Drake’s eyebrows rose slightly in surprise.
“What?” Arthur asked, turning to look at her. “How would you know?”
“Don’t you know what he’s done for us humans around here?” Audra asked fiercely, her eyes level with Arthur’s. “When humans get in trouble around here, especially with the law, Tony finds the evidence needed to defend them.”
“It’s true,” Brandt said. “We wouldn’t even have this bar if it weren’t for Tony. He uncovered the protection racket that almost put this place under; he gathered enough evidence that even the dragon police couldn’t ignore.”
There were murmurs of surprise and appreciation around the room.

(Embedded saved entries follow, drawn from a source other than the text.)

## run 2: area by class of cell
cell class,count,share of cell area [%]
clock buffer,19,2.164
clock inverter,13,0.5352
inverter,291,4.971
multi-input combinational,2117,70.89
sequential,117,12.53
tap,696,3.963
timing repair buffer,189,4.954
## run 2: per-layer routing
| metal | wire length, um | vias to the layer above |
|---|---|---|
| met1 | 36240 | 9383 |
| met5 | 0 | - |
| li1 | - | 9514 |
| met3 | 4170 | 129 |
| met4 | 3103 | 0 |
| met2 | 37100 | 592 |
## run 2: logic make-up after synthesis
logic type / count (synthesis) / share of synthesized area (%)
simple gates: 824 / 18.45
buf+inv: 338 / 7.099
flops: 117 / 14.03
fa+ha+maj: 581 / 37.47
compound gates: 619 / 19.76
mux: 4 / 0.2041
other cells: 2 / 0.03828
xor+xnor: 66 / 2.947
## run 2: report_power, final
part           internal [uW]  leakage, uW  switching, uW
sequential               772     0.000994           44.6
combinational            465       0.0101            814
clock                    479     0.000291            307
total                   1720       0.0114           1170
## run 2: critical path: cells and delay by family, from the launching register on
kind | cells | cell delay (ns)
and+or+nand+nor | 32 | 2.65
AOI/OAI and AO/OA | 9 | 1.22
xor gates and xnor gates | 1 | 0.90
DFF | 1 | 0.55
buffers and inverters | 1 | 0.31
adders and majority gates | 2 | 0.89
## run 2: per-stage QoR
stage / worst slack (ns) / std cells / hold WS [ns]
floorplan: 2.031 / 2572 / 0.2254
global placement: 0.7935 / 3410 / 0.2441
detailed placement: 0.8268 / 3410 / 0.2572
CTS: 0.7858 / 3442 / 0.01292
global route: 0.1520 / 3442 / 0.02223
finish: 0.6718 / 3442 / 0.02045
$ cat config.mk
export PLATFORM = sky130hd
export DESIGN_NAME = hbbc_ram
export DESIGN_NICKNAME = d
export VERILOG_FILES = /design/src/hw/rtl/hbbc_ram.sv
export SDC_FILE = /design/constraint.sdc
export NUM_CORES = 1
export LEC_CHECK = 0
export BUFFER_PORTS_ARGS = -buffer_cell sky130_fd_sc_hd__buf_4
export CORE_ASPECT_RATIO = 0.9
export CORE_MARGIN = 2
export CORE_UTILIZATION = 48
export DETAILED_ROUTE_END_ITERATION = 16
export PLACE_DENSITY = 0.79
export RECOVER_POWER = 25
export SLEW_MARGIN = 5
export SYNTH_ARGS = -nofsm -noshare
export SYNTH_HDL_FRONTEND = slang
export SYNTH_SLANG_ARGS = --single-unit
$ cat constraint.sdc
create_clock -name clock -period 0.9 [get_ports clock]
set_input_delay 0.045 -clock clock [delete_from_list [all_inputs] [get_ports clock]]
set_output_delay 0.045 -clock clock [all_outputs]
set_load 0.05 [all_outputs]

“A private investigator, huh?” Arthur continued. “So you know he’s human because you went under cover and investigated with him privately?”
“Go home, Arthur,” Brandt said. “You’ve had enough to drink.”
“No, we’re not like that.” Audra blushed. “We’re just—at least—” She looked at Drake, perplexed, but he was glaring at Arthur, smoke blasting from his nostrils as he snorted—no one seemed to notice.
“Oh, you’re not? Then maybe you’d like to privately investigate me and make sure I’m hu—”
Drake’s fist was like a sledgehammer to the side Arthur’s head, who crumpled to the ground, unconscious.
“That’s no way to talk to a lady,” he grunted.
But few heard him amid the scraping of chairs as people jumped to their feet and the shouting of angry patrons. The two men who had been sitting with Arthur had come round their table towards Drake with fists clenched; the black-bearded man got as close as he could before Brandt put a hand on his chest to hold him while his thin-faced friend hung back just behind him.
“You wanna fight, big guy?” Bellowed black-beard. “I’ll take you!”
Brandt was one who had heard Drake, and he shook his head, disgusted by Arthur’s words, but he directed his glare at Drake. “Go home, Tony. You’ve caused enough trouble.” He held out a hand to hold Drake back too, but it wasn’t necessary.
He had taken a measured step back and was surveying the room with eyes that burned like embers. His head was clear like it had been during the training back on Earth on the frigid shores of northern Norway. “I was just leaving,” he said to Brandt. “Work to do. I’m sorry for the trouble.” He touched the brim of his hat and walked out.
The other person who had heard Drake’s words watched him with admiration, looked around the room, and rushed after him into the city outside, dimly lit by the street torches and the silver twilight of the planet’s ring. Under the bar’s illuminated sign, which said, “The Five O’clock,” he was lighting another cigarette.
“Thank you,” Audra said almost breathlessly.
“Don’t mention it.”
“I’m sorry they were treating you that way—you don’t deserve it. Neither did that other guy.”
Drake said nothing but watched a few flakes fall through the air. The forges were mostly cold this time of night.
“You’re not leaving the bar forever, are you? Brandt didn’t ban you for that, did he?”
“I’ll be back. Good night.”
“Good night, Tony.” She smiled.
Without looking back, he walked away through golden pools and silver shadows.